I'm using Pyathena to run basic queries:
from pyathena import connect as pyathena_connect #to distinguish from other connect methods
import pandas as pd
class AthenaDataConnection():
def __init__(self, S3_STAGING_DIR, SEP=';', REGION='us-east-1', ACCESS_KEY=None, S_KEY=None):
self.S3_STAGING_DIR = S3_STAGING_DIR
self.REGION = REGION
self.SEP = SEP
if ACCESS_KEY and S_KEY:
self.athena_conn = pyathena_connect(s3_staging_dir=self.S3_STAGING_DIR, region_name=self.REGION,
aws_access_key_id=ACCESS_KEY, aws_secret_access_key=S_KEY)
else:
self.athena_conn = pyathena_connect(s3_staging_dir=self.S3_STAGING_DIR, region_name=self.REGION)
def get_athena_data(self, sql_dict):
print(f"Athena connection established; starting to query data using pd-sql integration")
sql_results = {}
for filename, sql in sql_dict.items():
try:
load_data = pd.read_sql(sql,self.athena_conn)
print(f"{filename} data fetched from Athena but not saved (returned in dict only).")
sql_results[filename] = load_data
except:
print(f"Reading {filename} failed")
return sql_results
athena = AthenaDataConnection('s3://athena-staging/',ACCESS_KEY=ACCESS_KEY, S_KEY=S_KEY)
sql_dict = {'foobar':"select * from foo.bar where foo='bar'"}
df_dict = athena.get_athena_data(sql_dict)

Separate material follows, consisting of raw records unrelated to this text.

**src/hdl/dtb_map.svh**
```systemverilog
// constants for the data tenure block: counts, timings, reset values
`ifndef DTB_MAP_SVH
`define DTB_MAP_SVH

// ********************************************************
// widths and depths
// ********************************************************
`define DTB_DATA_W 64
`define DTB_LANES 8
`define DTB_LANE_W 8
`define DTB_QDEPTH 4
`define DTB_BUF_DEPTH 2

// ********************************************************
// beats per tenure
// ********************************************************
`define DTB_SINGLE_BEATS 1
`define DTB_BURST_BEATS 4

// ********************************************************
// timing: busy is driven negated for at least half a bus cycle
// ********************************************************
`define DTB_CLK_PERIOD_PS 10000
`define DTB_BUSY_NEG_MIN_PS 5000
`define DTB_BUSY_NEG_CYC \
   ((`DTB_BUSY_NEG_MIN_PS + `DTB_CLK_PERIOD_PS - 1) / `DTB_CLK_PERIOD_PS)

// ********************************************************
// reset values
// ********************************************************
`define DTB_RST_DATA 64'h0000_0000_0000_0000
`define DTB_RST_PAR 8'hff

`endif

```
**src/hdl/dtb_pkg.sv**
```systemverilog
// types shared by the data tenure block
package dtb_pkg;

   // ********************************************************
   // tenure controller states
   // ********************************************************
   typedef enum logic [1:0] {
      ST_IDLE,
      ST_WRITE,
      ST_READ,
      ST_RELEASE
   } dtb_state_t;

   // one address tenure already issued, awaiting its data tenure
   typedef struct packed {
      logic write;
      logic burst;
   } dtb_tenure_t;

   // one data beat as it sits on the pins, parity included
   typedef struct packed {
      logic [0:63] data;
      logic [0:7] par;
   } dtb_beat_t;

endpackage

```
**src/hdl/dtb_top.sv**
```systemverilog
// data tenure controller: bus ownership, 64-bit data path, lane parity
//
// Contract
// - permit seen at grant lets an outstanding write jump ahead of reads; the code does so only once its first beat is buffered
// - without permit, data tenures follow address tenure order exactly
// - permit is looked at only on a qualified grant edge
// - no write pending at grant: ignore permit, serve next read
// - always take the bus when needed and grant is qualified; the code waits while a write's first beat is not yet buffered
// - busy asserts the cycle after the qualified grant
// - after final ack drive busy negated, then float it
// - busy input asserted means another master owns the bus
// - 64-bit two-way data bus in high and low halves
// - lanes 0-3 in the high half, lanes 4-7 in the low half
// - single beat for noncached, four beats for cache bursts
// - unselected write lanes carry undefined data
// - first write beat with busy, next beat after each ack
// - write data floats the cycle after the final ack
// - one odd parity bit per lane on writes
// - parity lines share the data lines' drive and float timing
// - check all lanes on reads; checkstop when checking enabled
// - grant qualified only with busy, data retry, address retry negated
// - parity error output two cycles after ack unless data retried
`timescale 1ns/1ps
`include "dtb_map.svh"
module dtb_top #(
   parameter int QDEPTH = `DTB_QDEPTH,
   parameter int REL_CYC = `DTB_BUSY_NEG_CYC
) (
   input wire logic mclk,
   input wire logic rst_n,
   input dtb_pkg::dtb_tenure_t tenure_in,
   input wire logic tenure_valid,
   output logic tenure_ready,
   input wire logic [0:63] wr_data,
   input wire logic wr_valid,
   output logic wr_ready,
   output logic [0:63] rd_data,
   output logic rd_valid,
   output logic tenure_done,
   input wire logic data_grant_n,
   input wire logic write_reorder_permit_n,
   input wire logic transfer_ack_n,
   input wire logic data_retry_n,
   input wire logic address_retry_n,
   input wire logic data_tenure_busy_n_in,
   output logic data_tenure_busy_n_out,
   output logic data_tenure_busy_n_oe,
   input wire logic [0:31] data_high_half_in,
   output logic [0:31] data_high_half_out,
   output logic data_high_half_oe,
   input wire logic [0:31] data_low_half_in,
   output logic [0:31] data_low_half_out,
   output logic data_low_half_oe,
   input wire logic [0:7] lane_parity_in,
   output logic [0:7] lane_parity_out,
   output logic lane_parity_oe,
   output logic parity_error_n_out,
   output logic parity_error_n_oe,
   input wire logic parity_check_enable,
   output logic checkstop
);
   import dtb_pkg::*;

   localparam int QI = (QDEPTH > 1) ? $clog2(QDEPTH) : 1;
   localparam int QC = $clog2(QDEPTH + 1);

   generate
      if (QDEPTH < 2 || REL_CYC < 1 || REL_CYC > 3) begin : g_bad_param
         $error("dtb_top: QDEPTH must be 2 or more, REL_CYC 1 to 3");
      end
   endgenerate

   // ********************************************************
   // lane parity helpers
   // ********************************************************
   // odd parity per lane: data bits plus parity bit hold an odd count
   function automatic logic [0:7] lane_par(input logic [0:63] d);
      logic [0:7] p;
      p = '0;
      for (int i = 0; i < `DTB_LANES; i++) begin
         p[i] = ~(^d[i*`DTB_LANE_W +: `DTB_LANE_W]);
      end
      return p;
   endfunction

   // a lane is bad when its nine bits xor to zero
   function automatic logic [0:7] lane_err(input logic [0:63] d, input logic [0:7] p);
      logic [0:7] e;
      e = '0;
      for (int i = 0; i < `DTB_LANES; i++) begin
         e[i] = ~(^{d[i*`DTB_LANE_W +: `DTB_LANE_W], p[i]});
      end
      return e;
   endfunction

   // ********************************************************
   // write beat buffer
   // ********************************************************
   dtb_beat_t wr_beat;
   dtb_beat_t head;
   logic head_valid;
   logic head_pop;

   // parity is made at push time so the pins come straight from flops
   assign wr_beat = '{data: wr_data, par: lane_par(wr_data)};

   dtb_buf #(
      .WIDTH($bits(dtb_beat_t)),
      .DEPTH(`DTB_BUF_DEPTH)
   ) i_dtb_buf (
      .mclk(mclk),
      .rst_n(rst_n),
      .in_data(wr_beat),
      .in_valid(wr_valid),
      .in_ready(wr_ready),
      .out_data(head),
      .out_valid(head_valid),
      .out_ready(head_pop)
   );

   // lanes 0-3 on the high half, 4-7 on the low half; whatever the core
   // put in unselected lanes goes out as is
   assign data_high_half_out = head.data[0:31];
   assign data_low_half_out = head.data[32:63];
   assign lane_parity_out = head.par;

   // ********************************************************
   // bus qualification
   // ********************************************************
   logic ta;
   logic qgrant;
   dtb_state_t state;

   assign ta = ~transfer_ack_n;
   // a busy input low from anyone keeps us off the bus
   assign qgrant = ~data_grant_n & data_tenure_busy_n_in & data_retry_n
      & address_retry_n;

   // ********************************************************
   // pending tenure queue, oldest in slot zero
   // ********************************************************
   dtb_tenure_t q [QDEPTH];
   dtb_tenure_t next_q [QDEPTH];
   logic [QC-1:0] q_cnt;
   logic [QC-1:0] next_cnt;
   logic next_tenure_ready;
   logic [QI-1:0] sel;
   logic wr_found;
   logic [QI-1:0] wr_idx;
   dtb_tenure_t pick;
   logic take;

   // oldest write, and which slot the grant will serve
   always_comb begin
      wr_found = 1'b0;
      wr_idx = '0;
      for (int i = QDEPTH - 1; i >= 0; i--) begin
         if (QC'(i) < q_cnt && q[i].write) begin
            wr_found = 1'b1;
            wr_idx = QI'(i);
         end
      end
      // permit counts only here, on the qualified grant; no pending write
      // (or no data for it yet) falls back to the oldest tenure
      if (qgrant && ~write_reorder_permit_n && wr_found && head_valid) begin
         sel = wr_idx;
      end else begin
         sel = '0;
      end
      pick = q[sel];
      // a write without its first beat would stall the bus, so wait
      take = (state == ST_IDLE) && qgrant && (q_cnt != '0)
         && (!pick.write || head_valid);
   end

   // remove the served slot, close the gap, append the new tenure
   always_comb begin
      next_cnt = q_cnt;
      for (int i = 0; i < QDEPTH; i++) begin
         if (take && QI'(i) >= sel && i < QDEPTH - 1) begin
            next_q[i] = q[i+1];
         end else begin
            next_q[i] = q[i];
         end
      end
      if (take) begin
         next_cnt = q_cnt - QC'(1);
      end
      if (tenure_valid && tenure_ready) begin
         next_q[next_cnt[QI-1:0]] = tenure_in;
         next_cnt = next_cnt + QC'(1);
      end
      next_tenure_ready = next_cnt < QC'(QDEPTH);
   end

   always_ff @(posedge mclk) begin
      if (!rst_n) begin
         q_cnt <= '0;
         tenure_ready <= 1'b0;
         for (int i = 0; i < QDEPTH; i++) begin
            q[i] <= '0;
         end
      end else begin
         q_cnt <= next_cnt;
         tenure_ready <= next_tenure_ready;
         q <= next_q;
      end
   end

   // ********************************************************
   // data tenure sequencer and read path
   // ********************************************************
   dtb_state_t next_state;
   logic [1:0] beats_left;
   logic [1:0] next_beats_left;
   logic [1:0] rel_cnt;
   logic [1:0] next_rel_cnt;
   logic drive;
   logic next_drive;
   logic busy_oe;
   logic next_busy_oe;
   logic busy_n;
   logic next_busy_n;
   logic cap_v;
   logic next_cap_v;
   logic cap_err;
   logic next_cap_err;
   logic [0:63] cap_data;
   logic [0:63] next_cap_data;
   logic [0:63] next_rd_data;
   logic next_rd_valid;
   logic next_perr;
   logic next_checkstop;
   logic next_done;
   logic perr_oe;
   logic final_ta;

   assign final_ta = ta && (beats_left == 2'd0);
   assign head_pop = (state == ST_WRITE) && ta;

   always_comb begin
      next_state = state;
      next_beats_left = beats_left;
      next_rel_cnt = rel_cnt;
      next_drive = drive;
      next_busy_oe = busy_oe;
      next_busy_n = busy_n;
      next_done = 1'b0;
      next_cap_v = 1'b0;
      next_cap_err = 1'b0;
      next_cap_data = cap_data;
      case (state)
         ST_IDLE: begin
            if (take) begin
               // busy and first write beat land together, one cycle on
               next_busy_n = 1'b0;
               next_busy_oe = 1'b1;
               next_drive = pick.write;
               next_beats_left = pick.burst ? 2'(`DTB_BURST_BEATS - 1)
                  : 2'(`DTB_SINGLE_BEATS - 1);
               next_state = pick.write ? ST_WRITE : ST_READ;
            end
         end
         ST_WRITE, ST_READ: begin
            if (state == ST_READ && ta) begin
               // responder's data is valid with its ack; check every lane
               next_cap_v = 1'b1;
               next_cap_data = {data_high_half_in, data_low_half_in};
               next_cap_err = |lane_err({data_high_half_in, data_low_half_in},
                  lane_parity_in);
            end
            if (ta) begin
               next_beats_left = beats_left - 2'd1;
            end
            if (final_ta) begin
               next_drive = 1'b0;
               next_busy_n = 1'b1;
               next_rel_cnt = 2'(REL_CYC - 1);
               next_done = 1'b1;
               next_state = ST_RELEASE;
            end
         end
         ST_RELEASE: begin
            // negated for a full cycle covers the half-cycle minimum
            if (rel_cnt == 2'd0) begin
               next_busy_oe = 1'b0;
               next_state = ST_IDLE;
            end else begin
               next_rel_cnt = rel_cnt - 2'd1;
            end
         end
         default: begin
            next_state = ST_IDLE;
            next_drive = 1'b0;
            next_busy_oe = 1'b0;
            next_busy_n = 1'b1;
         end
      endcase
      // a retry in the cycle after the ack withdraws the beat and its error
      next_rd_valid = cap_v & data_retry_n;
      next_rd_data = cap_v ? cap_data : rd_data;
      next_perr = cap_v & cap_err & data_retry_n;
      next_checkstop = checkstop | (next_perr & parity_check_enable);
   end

   always_ff @(posedge mclk) begin
      if (!rst_n) begin
         state <= ST_IDLE;
         beats_left <= 2'd0;
         rel_cnt <= 2'd0;
         drive <= 1'b0;
         busy_oe <= 1'b0;
         busy_n <= 1'b1;
         cap_v <= 1'b0;
         cap_err <= 1'b0;
         cap_data <= `DTB_RST_DATA;
         rd_data <= `DTB_RST_DATA;
         rd_valid <= 1'b0;
         perr_oe <= 1'b0;
         checkstop <= 1'b0;
         tenure_done <= 1'b0;
      end else begin
         state <= next_state;
         beats_left <= next_beats_left;
         rel_cnt <= next_rel_cnt;
         drive <= next_drive;
         busy_oe <= next_busy_oe;
         busy_n <= next_busy_n;
         cap_v <= next_cap_v;
         cap_err <= next_cap_err;
         cap_data <= next_cap_data;
         rd_data <= next_rd_data;
         rd_valid <= next_rd_valid;
         perr_oe <= next_perr;
         checkstop <= next_checkstop;
         tenure_done <= next_done;
      end
   end

   // one enable flop feeds data and parity alike, so they cannot drift
   assign data_high_half_oe = drive;
   assign data_low_half_oe = drive;
   assign lane_parity_oe = drive;
   assign data_tenure_busy_n_out = busy_n;
   assign data_tenure_busy_n_oe = busy_oe;
   // open-drain: only ever pulls low, enable carries the pulse
   assign parity_error_n_out = 1'b0;
   assign parity_error_n_oe = perr_oe;
endmodule // dtb_top

```
**src/hdl/dtb_buf.sv**
```systemverilog
// shift-register buffer: head entry is always slot zero
`timescale 1ns/1ps
module dtb_buf #(
   parameter int WIDTH = 72,
   parameter int DEPTH = 2
) (
   input wire logic mclk,
   input wire logic rst_n,
   input wire logic [WIDTH-1:0] in_data,
   input wire logic in_valid,
   output logic in_ready,
   output logic [WIDTH-1:0] out_data,
   output logic out_valid,
   input wire logic out_ready
);
   import dtb_pkg::*;

   // ********************************************************
   // storage
   // ********************************************************
   logic [WIDTH-1:0] mem [DEPTH];
   logic [WIDTH-1:0] next_mem [DEPTH];
   logic [DEPTH-1:0] vld;
   logic [DEPTH-1:0] next_vld;
   logic push;
   logic pop;
   logic [DEPTH-1:0] kept;

   generate
      if (DEPTH < 2) begin : g_bad_depth
         $error("dtb_buf needs at least two entries");
      end
   endgenerate

   // head and fullness come straight from flops
   assign out_data = mem[0];
   assign out_valid = vld[0];
   assign in_ready = ~vld[DEPTH-1];
   assign push = in_valid & ~vld[DEPTH-1];
   assign pop = out_ready & vld[0];

   // shift down on pop, then write into the first free slot
   always_comb begin
      for (int i = 0; i < DEPTH; i++) begin
         if (pop && i < DEPTH - 1) begin
            next_mem[i] = mem[i+1];
            next_vld[i] = vld[i+1];
         end else if (pop) begin
            next_mem[i] = mem[i];
            next_vld[i] = 1'b0;
         end else begin
            next_mem[i] = mem[i];
            next_vld[i] = vld[i];
         end
      end
      // judge free slots on the shifted state only, else one push fills them all
      kept = next_vld;
      for (int i = 0; i < DEPTH; i++) begin
         if (push && !kept[i] && (i == 0 || kept[(i > 0) ? i - 1 : 0])) begin
            next_mem[i] = in_data;
            next_vld[i] = 1'b1;
         end
      end
   end

   always_ff @(posedge mclk) begin
      if (!rst_n) begin
         vld <= '0;
         for (int i = 0; i < DEPTH; i++) begin
            mem[i] <= '0;
         end
      end else begin
         vld <= next_vld;
         mem <= next_mem;
      end
   end

endmodule // dtb_buf

```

df = df_dict.get('foobar')
#assume this is the end of the script; i.e., I did NOT save the query results myself
So when the query executes, a file then appears in the staging folder, e.g.:
s3://athena-staging/abc123_45678_91011.csv
I'd like my code to be able to capture that filename and save it for other purposes. But how? I can't find anything in the Pyathena docs. UPDATE - I've just learned that the filename is the Query ID + .csv! So I am now looking for a way to get the Athena query ID.

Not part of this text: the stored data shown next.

==> config.mk <==
export PLATFORM = sky130hd
export DESIGN_NAME = pbm_regs
export DESIGN_NICKNAME = d
export VERILOG_FILES = /design/src/pbm_pkg.sv /design/src/pbm_regs.sv
export VERILOG_INCLUDE_DIRS = /design/src
export SDC_FILE = /design/constraint.sdc
export NUM_CORES = 1
export LEC_CHECK = 0
export ABC_AREA = 1
export BUFFER_PORTS_ARGS = -buffer_cell sky130_fd_sc_hd__buf_4
export CAP_MARGIN = 10
export CORE_ASPECT_RATIO = 1.2
export CORE_MARGIN = 4
export CORE_UTILIZATION = 45
export DETAILED_ROUTE_END_ITERATION = 16
export PLACE_DENSITY = 0.85
export SLEW_MARGIN = 20
export SYNTH_ARGS = -nofsm -noshare
export SYNTH_HDL_FRONTEND = slang
export SYNTH_SLANG_ARGS = --single-unit
==> constraint.sdc <==
create_clock -name MCLK -period 4.3 [get_ports MCLK]
set_input_delay 0.215 -clock MCLK [delete_from_list [all_inputs] [get_ports MCLK]]
set_output_delay 0.215 -clock MCLK [all_outputs]
set_load 0.01 [all_outputs]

OK, once I learned that the filename isn't random, but rather is Athena's query ID, I was able to do a better search and find a solution. Using the object I've already created above:
cursor = athena.athena_conn.cursor()
cursor.execute(sql)
cursor.query_id
returns the query_id, which is the filename without .csv at the end. Now I can get the file as needed.